Our trains continue to move away from their former image as smoke-billowing, piston-churning iron horses of the past as they become faster, more efficient, better for the environment, more digitized and more comfortable to drive and ride.
They are also increasingly susceptible to new threats, far more menacing than a penny on the tracks.
Just a few recent examples: In July of last year, the Iranian railway system reportedly experienced two back-to-back cyberattacks that delayed or canceled hundreds of trains. This past January, the Swiss Federal Railway was reportedly targeted by a cyberattack which luckily did not result in the intended data leak. And in the midst of current geopolitical tensions, many countries are bracing for the possibility of a cyberattack on railways or other critical infrastructure networks.
Why this sudden rise in digital train treachery? First, our railways are indeed critical infrastructure – key in the transport of hundreds of millions of people and of billions of dollars’ worth of goods and materials on a daily basis – making them a key target for bad actors. Second, the rise of digitalization and the increase in connectivity within railway systems has not only turned trains more into computers on wheels than iron horses, but has also simultaneously widened the attack surface for hackers, adding to the surge in cyberattacks.

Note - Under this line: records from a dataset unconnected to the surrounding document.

`src/rtl/srb_pkg.sv`:
```
package srb_pkg;
    localparam int WORD_W    = 16;
    localparam int CHAR_W    = 8;
    localparam int LID_W     = 2;                 // line tag width in a word
    localparam int ENT_W     = WORD_W - 1;        // valid bit is not stored
    localparam int LP_W      = 13;
    localparam int LSEL_W    = 3;                 // line select in a parameter write
    // parameter write field positions
    localparam int LP_SIZE_LSB = 3;
    localparam int LP_STOP_BIT = 5;
    localparam int LP_PEN_BIT  = 6;
    localparam int LP_ODD_BIT  = 7;
    localparam int LP_BAUD_LSB = 8;
    localparam int LP_RXEN_BIT = 12;

    typedef enum logic [0:0] {
        OVR_CLEAN = 1'b0,
        OVR_LOST  = 1'b1
    } ovr_state_e;
endpackage

```
`src/rtl/srb_line_cfg.sv`:
```
module srb_line_cfg
    import srb_pkg::*;
#(
    parameter int N_LINES = 4
) (
    input  logic                 clk,
    input  logic                 rst_n,
    input  logic                 lp_wr,
    input  logic [LP_W-1:0]      lp_data,
    output logic [2*N_LINES-1:0] cfg_size,
    output logic [N_LINES-1:0]   cfg_stop,
    output logic [N_LINES-1:0]   cfg_pen,
    output logic [N_LINES-1:0]   cfg_odd,
    output logic [4*N_LINES-1:0] cfg_baud,
    output logic [N_LINES-1:0]   cfg_rxen
);
    for (genvar i = 0; i < N_LINES; i++) begin : g_line
        logic hit;
        assign hit = lp_wr && (lp_data[LSEL_W-1:0] == LSEL_W'(i));

        always_ff @(posedge clk) begin
            if (!rst_n) begin
                cfg_size[2*i +: 2] <= 2'b11;
                cfg_stop[i]        <= 1'b0;
                cfg_pen[i]         <= 1'b0;
                cfg_odd[i]         <= 1'b0;
                cfg_baud[4*i +: 4] <= 4'h0;
                cfg_rxen[i]        <= 1'b0;
            end else if (hit) begin
                cfg_size[2*i +: 2] <= lp_data[LP_SIZE_LSB +: 2];
                cfg_stop[i]        <= lp_data[LP_STOP_BIT];
                cfg_pen[i]         <= lp_data[LP_PEN_BIT];
                cfg_odd[i]         <= lp_data[LP_ODD_BIT];
                cfg_baud[4*i +: 4] <= lp_data[LP_BAUD_LSB +: 4];
                cfg_rxen[i]        <= lp_data[LP_RXEN_BIT];
            end
        end
    end
endmodule

```
`src/rtl/srb_arbiter.sv`:
```
module srb_arbiter #(
    parameter int N_LINES = 4,
    parameter int CNT_W   = 5
) (
    input  logic [N_LINES-1:0]       want,
    input  logic [CNT_W-1:0]         space,
    output logic [N_LINES-1:0]       acc,
    output logic [N_LINES-1:0]       first,
    output logic [N_LINES*CNT_W-1:0] off_flat,
    output logic [CNT_W-1:0]         n_acc,
    output logic                     drop_any
);
    always_comb begin
        logic [CNT_W-1:0] run;
        logic             seen;
        run      = '0;
        seen     = 1'b0;
        acc      = '0;
        first    = '0;
        off_flat = '0;
        n_acc    = '0;
        for (int i = 0; i < N_LINES; i++) begin
            off_flat[i*CNT_W +: CNT_W] = run;
            if (want[i]) begin
                if (run < space) begin
                    acc[i] = 1'b1;
                    n_acc  = n_acc + 1'b1;
                    if (!seen) first[i] = 1'b1;
                    seen = 1'b1;
                end
                run = run + 1'b1;
            end
        end
        drop_any = |(want & ~acc);
    end
endmodule

```
`src/rtl/srb_fifo.sv`:
```
module srb_fifo #(
    parameter int DEPTH   = 16,
    parameter int N_LINES = 4,
    parameter int ENT_W   = 15,
    parameter int CNT_W   = 5
) (
    input  logic                     clk,
    input  logic                     rst_n,
    input  logic [N_LINES-1:0]       push,
    input  logic [N_LINES*CNT_W-1:0] off_flat,
    input  logic [N_LINES*ENT_W-1:0] ent_flat,
    input  logic [CNT_W-1:0]         n_push,
    input  logic                     pop,
    output logic [ENT_W-1:0]         head,
    output logic [CNT_W-1:0]         level
);
    localparam int AW = $clog2(DEPTH);

    logic [ENT_W-1:0] mem [DEPTH];
    logic [AW-1:0]    wr_ptr;
    logic [AW-1:0]    rd_ptr;
    logic [AW-1:0]    wr_idx [N_LINES];
    logic             pop_ok;

    assign pop_ok = pop && (level != '0);
    assign head   = mem[rd_ptr];

    always_comb begin
        for (int i = 0; i < N_LINES; i++)
            wr_idx[i] = wr_ptr + off_flat[i*CNT_W +: AW];
    end

    always_ff @(posedge clk) begin
        for (int i = 0; i < N_LINES; i++)
            if (push[i]) mem[wr_idx[i]] <= ent_flat[i*ENT_W +: ENT_W];
    end

    always_ff @(posedge clk) begin
        if (!rst_n) begin
            wr_ptr <= '0;
            rd_ptr <= '0;
            level  <= '0;
        end else begin
            wr_ptr <= wr_ptr + n_push[AW-1:0];
            rd_ptr <= rd_ptr + AW'(pop_ok);
            level  <= level + n_push - CNT_W'(pop_ok);
        end
    end
endmodule

```
`src/rtl/tagged_rx_buffer.sv`:
```
module tagged_rx_buffer
    import srb_pkg::*;
#(
    parameter int N_LINES = 4,
    parameter int DEPTH   = 16
) (
    input  logic                        clk,
    input  logic                        rst_n,
    input  logic [N_LINES-1:0]          ln_stb,
    input  logic [N_LINES*CHAR_W-1:0]   ln_char,
    input  logic [N_LINES-1:0]          ln_ferr,
    input  logic [N_LINES-1:0]          ln_perr,
    input  logic                        lp_wr,
    input  logic [LP_W-1:0]             lp_data,
    input  logic                        rd_en,
    input  logic                        rie,
    output logic [WORD_W-1:0]           rd_data,
    output logic                        rx_done,
    output logic                        rx_irq,
    output logic [2*N_LINES-1:0]        line_size,
    output logic [N_LINES-1:0]          line_stop,
    output logic [N_LINES-1:0]          line_par_en,
    output logic [N_LINES-1:0]          line_par_odd,
    output logic [4*N_LINES-1:0]        line_baud,
    output logic [N_LINES-1:0]          line_rxen
);
    localparam int CNT_W = $clog2(DEPTH + 1);

    logic [N_LINES-1:0]       want, acc, first;
    logic [N_LINES*CNT_W-1:0] off_flat;
    logic [N_LINES*ENT_W-1:0] ent_flat;
    logic [CNT_W-1:0]         n_acc, fill_lvl, space;
    logic [ENT_W-1:0]         head;
    logic                     drop_any;
    logic                     mark_en;
    ovr_state_e               ovr_q, ovr_d;

    srb_line_cfg #(.N_LINES(N_LINES)) u_cfg (
        .clk(clk), .rst_n(rst_n), .lp_wr(lp_wr), .lp_data(lp_data),
        .cfg_size(line_size), .cfg_stop(line_stop), .cfg_pen(line_par_en),
        .cfg_odd(line_par_odd), .cfg_baud(line_baud), .cfg_rxen(line_rxen)
    );

    assign want  = ln_stb & line_rxen;
    assign space = CNT_W'(DEPTH) - fill_lvl;

    srb_arbiter #(.N_LINES(N_LINES), .CNT_W(CNT_W)) u_arb (
        .want(want), .space(space), .acc(acc), .first(first),
        .off_flat(off_flat), .n_acc(n_acc), .drop_any(drop_any)
    );

    // overrun tracker: state register
    always_ff @(posedge clk) begin
        if (!rst_n) ovr_q <= OVR_CLEAN;
        else        ovr_q <= ovr_d;
    end

    // overrun tracker: transitions and marking output
    always_comb begin
        ovr_d   = ovr_q;
        mark_en = 1'b0;
        unique case (ovr_q)
            OVR_CLEAN: begin
                if (drop_any) ovr_d = OVR_LOST;
            end
            OVR_LOST: begin
                mark_en = 1'b1;
                if (drop_any)      ovr_d = OVR_LOST;
                else if (|acc)     ovr_d = OVR_CLEAN;
            end
            default: ovr_d = OVR_CLEAN;
        endcase
    end

    for (genvar i = 0; i < N_LINES; i++) begin : g_ent
        assign ent_flat[i*ENT_W +: ENT_W] = {
            mark_en & first[i], ln_ferr[i], ln_perr[i], 2'b00,
            LID_W'(i), ln_char[i*CHAR_W +: CHAR_W]
        };
    end

    srb_fifo #(.DEPTH(DEPTH), .N_LINES(N_LINES), .ENT_W(ENT_W), .CNT_W(CNT_W)) u_fifo (
        .clk(clk), .rst_n(rst_n), .push(acc), .off_flat(off_flat),
        .ent_flat(ent_flat), .n_push(n_acc), .pop(rd_en),
        .head(head), .level(fill_lvl)
    );

    assign rx_done = (fill_lvl != '0);
    assign rd_data = rx_done ? {1'b1, head} : '0;
    assign rx_irq  = rx_done & rie;
endmodule

```
--- src/rtl/skipseq_window.sv ---
// Module: skipseq_window
// Holds the squash window. A taken skip opens it. Page/bank slots keep
// it open, and the first other valid slot is discarded and closes it.
// Assumes one slot per cycle when valid_i is high.
module skipseq_window (
    input  logic clk,
    input  logic rst_n,
    input  logic valid_i,
    input  logic is_skip_i,
    input  logic cond_i,
    input  logic is_sel_i,
    output logic squash_o,
    output logic eval_o,
    output logic taken_o
);

    logic open_q;
    logic open_d;

    // Purpose: per-slot squash, evaluation and taken flags.
    always_comb begin
        squash_o = valid_i & open_q;
        eval_o   = valid_i & ~open_q & is_skip_i;
        taken_o  = eval_o & cond_i;
    end

    // Purpose: next state of the window.
    always_comb begin
        open_d = open_q;
        if (valid_i) begin
            open_d = open_q ? is_sel_i : taken_o;
        end
    end

    // Purpose: window register with synchronous active-low reset.
    always_ff @(posedge clk) begin
        if (!rst_n) open_q <= 1'b0;
        else        open_q <= open_d;
    end

    // a taken skip must squash the next valid slot.
    p_open_after_taken_r5: assert property (@(posedge clk) disable iff (!rst_n)
        (valid_i && is_skip_i && cond_i && !squash_o) |=> open_q);

    // an ordinary slot inside the window closes it.
    p_close_on_plain_r6: assert property (@(posedge clk) disable iff (!rst_n)
        (squash_o && !is_sel_i) |=> !open_q);

    // a squashed skip is never evaluated.
    p_no_cascade_r9: assert property (@(posedge clk) disable iff (!rst_n)
        (squash_o && is_skip_i) |-> !taken_o);

    // idle cycles leave the window alone.
    p_idle_hold_r10: assert property (@(posedge clk) disable iff (!rst_n)
        (!valid_i) |=> $stable(open_q));

endmodule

Given their central role in keeping our economy rolling, the need for better cyber protection of our railway systems is clear. But what is the real impact and cost of these cyberattacks?
Passengers might be put in danger
Trains are a key artery for many cities, countries, even continents. Passengers rely on them to commute to work, visit relatives and friends, and simply move from point A to point B in a safe, timely and reliable manner. Between October 1 – December 31, 2021, there was a total of 285M rail passenger journeys in Great Britain alone.
With so many people reliant on railways, disruptions have the potential to endanger passengers themselves. Cyberattacks aimed at trains’ critical systems such as interlocking, point machines, light signals, braking systems, to name a few, could put passengers in harm’s way.
In addition, any rail disruption that impacts passenger safety – cyberattack or not – shakes the foundation of trust built between passengers and the rail system and can impact rail business in the short and long-term. And what hurts customer confidence always hurts revenue. In addition, whenever someone onboard a train gets injured – passenger or employee – the rail company needs to file insurance and compensation claims, pay legal and crisis management fees, and manage all of the other long-term implications.
Rail companies’ bottom lines
The financial implications of a rail disruption or shutdown could amount to significant sums –the exact amount depending on the type and length of the disruption. The pandemic has given us a more tangible glimpse into what disruption can cost rail companies in this day and age. Take rail operator Deutsche Bahn, hard-hit for 18 months by the pandemic, lockdowns, and plummeting passenger numbers. They needed a multi-billion Euro bailout to get back on track.
The immediate impact on rail companies’ bottom lines in the aftermath of a cyberattack or other disruption can result from direct revenue loss due to unsold tickets or refunded ticket prices and freight charges that were not collected. Additional expenses can include paying for damage control like public relations, crisis management or legal services to salvage the railway companies’ reputation and costly repairs to physically damaged infrastructure.
Maintaining customer confidence is key to maintaining customer lifetime value (CLTV) and railway business continuity. Rail disruption impacting passenger safety or slowing down rail service – preventing passengers from getting on with their busy days – has the potential to derail the foundation of trust between rail companies and the public and tarnish railway companies’ reputations.
Even on the off chance that a railway company’s reputation remains unharmed, there’s a good chance that the company will need to increase its operational costs in the wake of a cyberattack. This may include increased mechanical or equipment costs as well as the cost of an in-depth forensic investigation, patching and remediation, and additional SOC services.
Though it may not result in physical damage, a “close call” is still costly for rail companies because they are required to implement reactive measures such as reporting, root-cause analysis, and additional training.
The far-reaching impact of rail disruption
Rail disruption has the potential to ripple far beyond the confines of railway systems themselves, often with significant economic implications.
If commuters can’t get to work, that in itself spurs significant economic loss throughout the economy. Absences from work – due to sick days and more – cost UK businesses approximately 14 billion euros every year.
In addition, if freight trains cannot move enough goods, there can be cascading supply chain interruptions, production stoppages and ultimately lost revenue. Up to $4 trillion in revenue may have been lost due to supply chain disruptions in 2021 according to a GEP-commissioned survey of US and European C-suite executives. Railways are only a piece of the supply chain puzzle, but there’s no doubt that the compounding effects of bottlenecks in the supply chain are economically detrimental – yet another difficult lesson the pandemic has spotlighted.
Since railway systems are becoming more and more digitized, cyberattacks or disruptions of any kind can have significant ramifications on passenger safety, rail companies’ bottom lines as well as on the stability of the global supply chain.
That is why railway companies worldwide have been implementing robust, tailor-made solutions that strengthen their safety and security postures and meet evolving regulations in order to keep on track in this new digital age.